Source: an optimization exercise on an open RTL-to-GDS flow (aim: small area and few clock cycles). Production flows keep margins and buffers that such runs may drop.
In this exercise RTL edits were held to simulation tests only and were not proved equivalent to the original.
Power figures rest on the tool's default switching activity, not on a simulated workload.

## flow/config.mk

```make
export PLATFORM = sky130hd
export DESIGN_NAME = matmul_tile_sched
export DESIGN_NICKNAME = matmul_tile_sched
export VERILOG_FILES = /design/flow/design.v
export SDC_FILE = /design/flow/constraint.sdc
export NUM_CORES = 4
export LEC_CHECK = 0
export CAP_MARGIN = 20
export CORE_AREA = 5 5 695 695
export DIE_AREA = 0 0 700 700
export SLEW_MARGIN = 20
```

## flow/constraint.sdc

```tcl
create_clock -name core_clock -period 6.0 [get_ports {clk}]
set_input_delay 1.2000 -clock core_clock [delete_from_list [all_inputs] [get_ports {clk}]]
set_output_delay 1.2000 -clock core_clock [all_outputs]
set_load 0.01 [all_outputs]
```

## flow/design.v

```verilog
package matmul_pkg;
    localparam int W    = 32;
    localparam int TILE = 2;
    typedef logic [W-1:0]            elem_t;
    typedef logic [1:0][1:0][W-1:0]  tile_t;
    typedef enum logic [1:0] {
        IDLE  = 2'd0,
        ISSUE = 2'd1,
        WAIT  = 2'd2,
        DONE  = 2'd3
    } sched_state_e;
endpackage
module matmul_tile_idx_ctr #(
    parameter int NB = 2,
    parameter int IW = 1
) (
    input  logic          clk,
    input  logic          rst_n,
    input  logic          clr_i,
    input  logic          step_i,
    output logic [IW-1:0] i_o,
    output logic [IW-1:0] j_o,
    output logic [IW-1:0] k_o,
    output logic          last_o,
    output logic          k_first_o
);
    localparam logic [IW-1:0] MAX = IW'(NB - 1);
    logic [IW-1:0] i_q, j_q, k_q;
    logic [IW-1:0] i_d, j_d, k_d;
    always_comb begin
        i_d = i_q;
        j_d = j_q;
        k_d = k_q;
        if (clr_i) begin
            i_d = '0;
            j_d = '0;
            k_d = '0;
        end else if (step_i) begin
            if (k_q != MAX) begin
                k_d = k_q + IW'(1);
            end else begin
                k_d = '0;
                if (j_q != MAX) begin
                    j_d = j_q + IW'(1);
                end else begin
                    j_d = '0;
                    i_d = (i_q != MAX) ? i_q + IW'(1) : '0;
                end
            end
        end
    end
    always_ff @(posedge clk) begin
        if (!rst_n) begin
            i_q <= '0;
            j_q <= '0;
            k_q <= '0;
        end else begin
            i_q <= i_d;
            j_q <= j_d;
            k_q <= k_d;
        end
    end
    assign i_o       = i_q;
    assign j_o       = j_q;
    assign k_o       = k_q;
    assign last_o    = (i_q == MAX) && (j_q == MAX) && (k_q == MAX);
    assign k_first_o = (k_q == '0);
endmodule
module matmul_tile_sched #(
    parameter int W       = matmul_pkg::W,
    parameter int DIM     = 4,
    parameter int TILE    = matmul_pkg::TILE,
    parameter int TIMEOUT = 64
) (
    input  logic                           clk,
    input  logic                           rst_n,
    input  logic                           start,
    input  logic [DIM-1:0][DIM-1:0][W-1:0] a_in,
    input  logic [DIM-1:0][DIM-1:0][W-1:0] b_in,
    output logic                           busy,
    output logic                           done,
    output logic                           err,
    output logic [DIM-1:0][DIM-1:0][W-1:0] c_out,
    output logic                           tile_start,
    output logic [1:0][1:0][W-1:0]         tile_x,
    output logic [1:0][1:0][W-1:0]         tile_y,
    input  logic                           tile_done,
    input  logic [1:0][1:0][W-1:0]         tile_p
);
    localparam int TW = 4 * W;
    if ((W != 32) || (DIM != 4) || (TILE != 2) || (TIMEOUT != 64)) begin : g_param_check
        $error("matmul_tile_sched: only W=32, DIM=4, TILE=2, TIMEOUT=64 are supported");
    end
    logic [16*W-1:0] a_f, b_f, c_f;
    logic [TW-1:0]   p_f, x_f, y_f;
    assign a_f    = a_in;
    assign b_f    = b_in;
    assign p_f    = tile_p;
    assign c_out  = c_f;
    assign tile_x = x_f;
    assign tile_y = y_f;
    logic       busy_q;      
    logic       err_q;
    logic [2:0] n_q;         
    logic [5:0] wd_q;        
    logic [3:0] sx_q, sy_q;  
    logic [3:0] sp_q;        
    logic [3:0] sw_q;        
    logic accept, ans, abort, last;
    assign accept = start && !busy_q;
    assign ans    = busy_q && tile_done;
    assign last   = (n_q == 3'd7);
    assign abort  = busy_q && !tile_done && (wd_q == 6'd63);
    function automatic logic [11:0] sel_of(input logic [2:0] n);
        logic [3:0] sx, sy;
        case (n)
            3'd0:    begin sx = 4'b0001; sy = 4'b0001; end
            3'd1:    begin sx = 4'b0010; sy = 4'b0001; end
            3'd2:    begin sx = 4'b0010; sy = 4'b0010; end
            3'd3:    begin sx = 4'b0100; sy = 4'b0100; end
            3'd4:    begin sx = 4'b0100; sy = 4'b1000; end
            3'd5:    begin sx = 4'b1000; sy = 4'b1000; end
            3'd6:    begin sx = 4'b1000; sy = 4'b0100; end
            default: begin sx = 4'b0000; sy = 4'b0000; end
        endcase
        sel_of = {sx, sy, n[2] ? (4'b0001 << n[1:0]) : 4'b0000};
    endfunction
    logic [2:0] n_inc;
    assign n_inc = n_q + 3'd1;
    always_ff @(posedge clk) begin
        if (!rst_n) begin
            busy_q <= 1'b0;
            err_q  <= 1'b0;
            n_q    <= 3'd0;
            wd_q   <= 6'd0;
            sx_q   <= 4'd0;
            sy_q   <= 4'd0;
            sp_q   <= 4'd0;
            sw_q   <= 4'd0;
        end else begin
            if (accept) begin
                busy_q <= 1'b1;
                err_q  <= 1'b0;
                n_q    <= 3'd0;
                wd_q   <= 6'd0;
                {sx_q, sy_q, sp_q} <= sel_of(3'd0);
                sw_q   <= 4'b0001;
            end else if (ans) begin
                wd_q <= 6'd0;
                if (last) begin
                    busy_q <= 1'b0;
                end else begin
                    n_q  <= n_inc;
                    {sx_q, sy_q, sp_q} <= sel_of(n_inc);
                    sw_q <= {sw_q[2:0], sw_q[3]};
                end
            end else if (abort) begin
                busy_q <= 1'b0;
                err_q  <= 1'b1;
                sx_q   <= 4'd0;
                sy_q   <= 4'd0;
            end else begin
                wd_q <= wd_q + 6'd1;
            end
        end
    end
    assign busy       = busy_q;
    assign done       = ans && last;
    assign err        = err_q;
    assign tile_start = accept || (ans && !last);
    logic [TW-1:0] ain_t [4];
    logic [TW-1:0] bin_t [4];
    for (genvar t = 0; t < 4; t++) begin : g_in
        for (genvar e = 0; e < 4; e++) begin : g_e
            localparam int R = 2 * (t / 2) + e / 2;
            localparam int C = 2 * (t % 2) + e % 2;
            assign ain_t[t][e*W +: W] = a_f[(4*R + C)*W +: W];
            assign bin_t[t][e*W +: W] = b_f[(4*R + C)*W +: W];
        end
    end
    logic [TW-1:0] s_c00, s_c01, s_c11, s_c10;    
    logic [TW-1:0] s_a01, s_a11, s_b00, s_b10, s_b11;
    logic [TW-1:0] part, pg, sum;
    assign part = ({TW{sp_q[0]}} & s_c00) | ({TW{sp_q[1]}} & s_c01)
                | ({TW{sp_q[2]}} & s_c11) | ({TW{sp_q[3]}} & s_c10);
    assign pg   = {TW{tile_done}} & p_f;
    for (genvar e = 0; e < 4; e++) begin : g_add
        matmul_add_bk #(.N(W)) u_add (.a(part[e*W +: W]), .b(pg[e*W +: W]), .s(sum[e*W +: W]));
    end
    always_ff @(posedge clk) begin
        if (!busy_q) begin
            s_a01 <= ain_t[1];
            s_a11 <= ain_t[3];
            s_b00 <= bin_t[0];
            s_b10 <= bin_t[2];
            s_b11 <= bin_t[3];
        end
    end
    always_ff @(posedge clk) begin
        if (accept) begin
            s_c01 <= ain_t[0];
            s_c11 <= bin_t[1];
            s_c10 <= ain_t[2];
        end else if (ans) begin
            if (sw_q[1]) s_c01 <= sum;
            if (sw_q[2]) s_c11 <= sum;
            if (sw_q[3]) s_c10 <= sum;
        end
        if (ans && sw_q[0]) s_c00 <= sum;
    end
    assign x_f = ({TW{!busy_q}} & ain_t[0])
               | ({TW{sx_q[0]}} & s_c01) | ({TW{sx_q[1]}} & s_c10)
               | ({TW{sx_q[2]}} & s_a01) | ({TW{sx_q[3]}} & s_a11);
    assign y_f = ({TW{!busy_q}} & bin_t[0])
               | ({TW{sy_q[0]}} & s_c11) | ({TW{sy_q[1]}} & s_b00)
               | ({TW{sy_q[2]}} & s_b10) | ({TW{sy_q[3]}} & s_b11);
    logic [TW-1:0] c_t [4];
    assign c_t[0] = s_c00;
    assign c_t[1] = s_c01;
    assign c_t[2] = sum;       
    assign c_t[3] = s_c11;
    for (genvar t = 0; t < 4; t++) begin : g_out
        for (genvar e = 0; e < 4; e++) begin : g_e
            localparam int R = 2 * (t / 2) + e / 2;
            localparam int C = 2 * (t % 2) + e % 2;
            assign c_f[(4*R + C)*W +: W] = c_t[t][e*W +: W];
        end
    end
endmodule
module matmul_add_bk #(parameter int N = 32) (input logic [N-1:0] a, b, output logic [N-1:0] s);
    logic [N-1:0] g, p, G, P;
    always_comb begin
        g = a & b;
        p = a ^ b;
        G = g;
        P = p;
        for (int d = 1; d < N; d = d * 2)
            for (int i = 2*d - 1; i < N; i += 2*d) begin
                G[i] = G[i] | (P[i] & G[i-d]);
                P[i] = P[i] & P[i-d];
            end
        for (int d = N / 4; d >= 1; d = d / 2)
            for (int i = 3*d - 1; i < N; i += 2*d) begin
                G[i] = G[i] | (P[i] & G[i-d]);
                P[i] = P[i] & P[i-d];
            end
        s[0] = p[0];
        for (int i = 1; i < N; i++) s[i] = p[i] ^ G[i-1];
    end
endmodule
```

## flow/run.sh

```bash
#!/bin/bash
# synth_recipe.tcl (not shown) runs the flow's synth.tcl, then flattens the netlist and writes it again
# the make line also repeats each setting of config.mk as NAME=value (left out here)
make -C /OpenROAD-flow-scripts/flow DESIGN_CONFIG=/design/flow/config.mk WORK_HOME=/design/flow/orfs CLKGATE_MAP_FILE= SYNTH_SCRIPT=/design/flow/synth_recipe.tcl finish
```

==> impl_metrics.json, run 1 <==
{
  "outcome": "finished with violations",
  "failed_checks": "setup timing",
  "finalWorstSetupSlack_ns": -0.280,
  "die_w_um": 700,
  "crit_path_start": "sp_q[1]",
  "hold_viol": 0,
  "cp_data_required_time_ns": 4.80,
  "dr.max_layer_used": "met5",
  "clock_latency_ns": 0.86,
  "skew_ns": 0.0643,
  "core_um2": 475000,
  "viasPerCell": 4.07,
  "syn_area_per_cell_um2": 13.3,
  "die_area_um2": 490000,
  "critPathMaxFanout": 20,
  "worst-setup-path-type": "flop to primary output",
  "synth_cells": 4039,
  "grt_pass1_wl_mm": 595,
  "cp_data_arrival_time_ns": 5.08,
  "r2r-start": "sp_q[1]",
  "drtPass1Iterations": 9,
  "synth_edf_count": 1152,
  "synthArstFlopShare_pct": 0,
  "power_mw": 23.9,
  "dp_hpwl_mm": 416,
  "r2r_cells": 23,
  "antenna_found_initial": 127,
  "clk_pin_slew_ns": 0.05,
  "power_leakage_nw": 34.6,
  "gp_congestion": 1.02,
  "setup_viol": 13,
  "grt_max_degree": 111,
  "cp-end-kind": "primary output",
  "hp-class": "flop to flop",
  "wl_per_cell_um": 38.3,
  "relSlewSlack_pct": 22.1,
  "fmax_mhz": 159,
  "rows": 253,
  "holdWs_ns": 0.474,
  "ys.flop_type": "edfxtp_1",
  "grt_pass1_vias": 49700,
  "drc_errors": 0,
  "vias": 52100,
  "synth_area_leaders": "edfxtp_1 64%, a22oi_1 6.9%, nand2_1 5.1%",
  "setup_tns_ns": -1.80,
  "rsz0062_at_grt": "true",
  "cts_root_buf": "clkbuf_16",
  "ys.warnings.count": 5,
  "grt_usage_pct": 18.8,
  "tightest_slew_ns": 1.17,
  "area_delta_synth_final_pct": 71.0,
  "timing.final.crit_share_pct": 105,
  "final_max_slew_viol_count": 0,
  "cp-start-kind": "flop",
  "fin_nets": 7735,
  "port_buffers": 1927,
  "critical_path.max_stage_delay_ns": 0.41,
  "drt_iter0_drc": 8442,
  "peakVddDrop_mv": 0.206,
  "slowest_stage": "dfxtp_4",
  "p_per_area_nw_per_um2": 260,
  "synth_top_area_cell": "edfxtp_1",
  "ys_types": 48,
  "wl_met3_mm": 73.6,
  "drtAntennaViolNets": 0,
  "htree_num_levels": 4,
  "drt_wl_total_mm": 490,
  "die_h_um": 700,
  "synth_top_area_share_pct": 64.2,
  "wl_met1_mm": 176,
  "crit_path_cell_trace": "buf_16 > buf_4 > a22oi_2 > nand2_2 > ha_4 > o21a_1 > o211ai_1 > a21oi_1 > nand2_2 > o21ai_2 > a31oi_1 > buf_4 > o31ai_4 > buf_12 > o41ai_4 > buf_6 > fa_2 > xor2_2 > xnor2_2 > buf_12",
  "synthesis.area_um2": 53900,
  "grt_overflow_total": 0,
  "endpoint": "c_out[415]",
  "yosysSeqAreaShare_pct": 65.2,
  "cts.sinks": 1179,
  "clock_path_buffers": 4,
  "ioPinCount": 1928,
  "max_cap_violations": 0,
  "fillers": 51300,
  "cts_tree": "done",
  "drive_gt1_share_pct": 17.1,
  "ys_ff_latch": 1179,
  "start_util_pct": 11.4,
  "syn_nets": 5382,
  "r2r_slack_ns": 1.00,
  "dr_wl_met2_mm": 217,
  "r2r_end": "s_c01[95]",
  "period_minus_slack_ns": 6.28,
  "numCtsBuffers": 149,
  "cts_hold_buf": 0
}
per-layer routing:
| layer | vias up | global-route usage (%) |
|---|---|---|
| li1 | 20600 | - |
| met1 | 26600 | 21.4 |
| met2 | 4190 | 29.1 |
| met3 | 711 | 10.6 |
| met4 | 62 | 7.71 |
| met5 | - | 0 |
state kept, by name, indices dropped and copies added, names as in the netlist:
name    cells
sp_q        4
sw_q        4
s_c00     128
s_c11     128
s_a01     128
s_c01     128
sx_q        4
s_c10     128
err_q       1
s_b00     128
n_q         3
sy_q        4
wd_q        6
s_a11     128
s_b11     128
busy_q      1
s_b10     128
how the worst min path moves through the flow:
stage	startpoint	endpoint	slack (ns)	depth (start not counted)
3_5_place_dp	err_q	err_q	0.46	2
4_1_cts	err_q	err_q	0.48	2
2_1_floorplan	sw_q[0]	sw_q[1]	0.44	2
6_report	err_q	err_q	0.47	2
5_1_grt	err_q	err_q	0.50	2
3_3_place_gp	err_q	err_q	0.46	2
stage by stage:
| stage | cells | setup slack [ns] | area (um^2) | utilization (%) |
|---|---|---|---|---|
| 2_1_floorplan | 4039 | 0.0174 | 53900 | - |
| 6_report | 12800 | -0.280 | 92100 | 19.4 |
| 4_1_cts | 12700 | -0.533 | 91000 | 19.2 |
| 3_3_place_gp | 12400 | -0.827 | 85100 | 17.9 |
| 3_5_place_dp | 12400 | -0.776 | 85100 | 17.9 |
| 5_1_grt | 12800 | -0.459 | 92000 | 19.4 |
report_power, final:
| group | internal (mW) | switching, mW |
|---|---|---|
| Combinational | 1.97 | 2.67 |
| Clock | 4.96 | 4.02 |
| Sequential | 9.80 | 0.484 |
cells in the mapped netlist (all sizes together), types with 3 or more instances:
cell and number:
o211ai 7, a31oi 14, nor2b 39, a22oi 496, o31ai 3, o21a 90
fa 64, nand3 10, inv 103, xnor2 34, a221oi 10, xor2 33
a222oi 256, buf 26, a21oi 56, nor2 78, o21ai 22, a211oi 4
and2 101, dfxtp 27, a22o 8, nand2b 13, o41ai 3, and4 5
nand2 725, nor3 9, edfxtp 1152, and3 6, clkbuf 250, or2 28
nand4 7, a21o 219, ha 123, o21bai 4
critical path: cells and delay by family (launching register included):
family,cells,cell delay [ns]
compound gates,8,1.19
fa+ha+maj,2,0.71
buf+inv,6,1.09
xor+xnor,2,0.44
simple gates,2,0.27
flops,1,0.41
layout by cell type (no fill, tap or decap), types with 54 or more instances in the layout:
cell,n
clkbuf_16,153
a22oi_1,461
ha_1,98
and2_1,100
diode_2,54
nor2_1,74
inv_1,84
a21o_1,217
nand2_1,690
buf_12,133
edfxtp_1,1152
clkdlybuf4s50_1,1819
o21a_1,90
a222oi_1,256
buf_4,455
layout make-up:
type	instances	area, um^2	area share, %
flip-flops and latches	1179	35200	38.2
repair buffers	2478	25300	27.4
multi-input cells	2480	18700	20.3
well taps	6247	7820	8.49
clock buffers	188	3900	4.23
clock inverters	76	743	0.807
inverters	104	412	0.447
diodes	54	135	0.147
what timing repair did:
action,4_1_cts,5_1_grt
resized for setup,238,125
pin swaps,88,70
setup endpoints to repair,89,66
buffers inserted,43,34
cloned,3,3
kinds of logic after synthesis:
family | after synthesis | synth area share, %
flip-flops | 1179 | 65.2
AND/OR/NAND/NOR | 1024 | 8.14
AO/OA/AOI/OAI | 1202 | 17.7
buffers and inverters | 380 | 2.65
adder cells (fa/ha/maj) | 187 | 5.24
XOR/XNOR | 67 | 1.09
Testbench counts, summed over its fixed seeds: cycles 10,730.
==> run 2: changes to the inputs <==
==> flow/flow/run.sh (new file) <==
#!/bin/bash
# Standard layout, with the port buffers made of the smallest buffer and the
# I/O pins allowed on every routing track of the die's edge (a smaller die).
set -euo pipefail
export BUFFER_PORTS_ARGS="-buffer_cell sky130_fd_sc_hd__buf_1"
export PLACE_PINS_ARGS="-min_distance 1 -min_distance_in_tracks"
bash standard.sh > standard.log 2>&1
==> flow/standard.sh (new file) <==
#!/bin/bash
# synth_recipe.tcl (not shown) runs the flow's synth.tcl, then flattens the netlist and writes it again
# the make line also repeats each setting of config.mk as NAME=value (left out here)
make -C /OpenROAD-flow-scripts/flow DESIGN_CONFIG=/design/flow/config.mk WORK_HOME=/design/flow/orfs CLKGATE_MAP_FILE= SYNTH_SCRIPT=/design/flow/synth_recipe.tcl "${@:-finish}"
--- a/flow/config.mk
+++ b/flow/config.mk
@@ -6,6 +6,8 @@
 export NUM_CORES = 4
 export LEC_CHECK = 0
 export CAP_MARGIN = 20
-export CORE_AREA = 5 5 695 695
-export DIE_AREA = 0 0 700 700
+export CORE_AREA = 5 5 415 415
+export CTS_BUF_LIST = sky130_fd_sc_hd__clkbuf_8
+export CTS_CLUSTER_SIZE = 20
+export DIE_AREA = 0 0 420 420
 export SLEW_MARGIN = 20
removed: flow/run.sh
==> impl_metrics.json, run 2 <==
{
  "dp_hpwl_mm": 239,
  "yosysSeqAreaShare_pct": 65.2,
  "synth_top_area_share_pct": 64.2,
  "ys.flop_type": "edfxtp_1",
  "lastStage": "5_1_grt",
  "synth_most_common_cell": "edfxtp_1",
  "start_util_pct": 32.2,
  "rows": 150,
  "htree_num_levels": 4,
  "die_w_um": 420,
  "synth_cells": 4039,
  "cts_root_buf": "clkbuf_8",
  "error": "[ERROR GRT-0116] Global routing finished with congestion. Check the congestion regions in the DRC Viewer.",
  "grt_max_degree": 134,
  "cts_hold_buf": 0,
  "ys.warnings.count": 5,
  "syn_nets": 5382,
  "numCtsBuffers": 203,
  "cts.sinks": 1179,
  "synthArstFlopShare_pct": 0,
  "outcome": "stopped before the end",
  "synth_area_leaders": "edfxtp_1 64%, a22oi_1 6.9%, nand2_1 5.1%",
  "grt_overflow_total": 11,
  "clock_path_buffers": 3,
  "synth_edf_count": 1152,
  "ioPinCount": 1928,
  "die_h_um": 420,
  "gp_congestion": 1.09,
  "grt_pass1_wl_mm": 414,
  "synthesis.area_um2": 53900,
  "synth_top_area_cell": "edfxtp_1",
  "grt_usage_pct": 34.0,
  "ys_types": 48,
  "synth_commonest_cells": "1152 x edfxtp_1, 725 x nand2_1, 496 x a22oi_1, 256 x a222oi_1, 250 x clkbuf_1",
  "syn_area_per_cell_um2": 13.3,
  "ys_ff_latch": 1179,
  "port_buffers": 1927,
  "grt_pass1_vias": 51600
}
run 2: cell counts after synthesis:
No cell type changed its count.
run 2: metal layers:
metal / global-route usage [%] / GRT overflow
met5: 1.08 / 0
met4: 29.1 / 7
met3: 14.0 / 0
met2: 50.4 / 4
met1: 37.8 / 0
run 2: power groups by stage:
| stage | Clock [mW] | Combinational [mW] | Sequential [mW] |
|---|---|---|---|
| detailed placement | 0 | 2.61 | 10.3 |
| floorplan | 0 | 1.10 | 10.3 |
| global placement | 0 | 2.60 | 10.3 |
| CTS | 7.11 | 2.65 | 10.2 |
run 2: kinds of logic after synthesis:
family / share of synthesized area, %
and+or+nand+nor: 8.14
DFF: 65.2
AOI/OAI and AO/OA: 17.7
adders and majority gates: 5.24
buffers and inverters: 2.65
xor gates and xnor gates: 1.09
run 2: how the worst min path moves through the flow:
stage	to	slack (ns)	depth (start not counted)
after floorplan	sw_q[1]	0.44	2
after global placement	sw_q[2]	0.45	2
after detailed placement	err_q	0.47	2
after CTS	s_a01[53]	0.30	1
run 2: metrics by stage:
| stage | setup WS (ns) | hold WS [ns] | cell area (um^2) | power (mW) | instances |
|---|---|---|---|---|---|
| floorplan | 0.0174 | 0.441 | 53900 | 11.4 | 4039 |
| global placement | -0.712 | 0.454 | 65100 | 12.9 | 8120 |
| detailed placement | -0.758 | 0.466 | 65100 | 12.9 | 8120 |
| CTS | -0.285 | 0.298 | 69800 | 19.9 | 8526 |
run 2: timing repair:
item,CTS
cloned,2
resized for setup,125
pin swaps,43
buffers inserted,35
setup endpoints to repair,60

···

### Task details
How many of the lines in the records above include the word "metal"? State that number alone.

### Reply to the exercise
2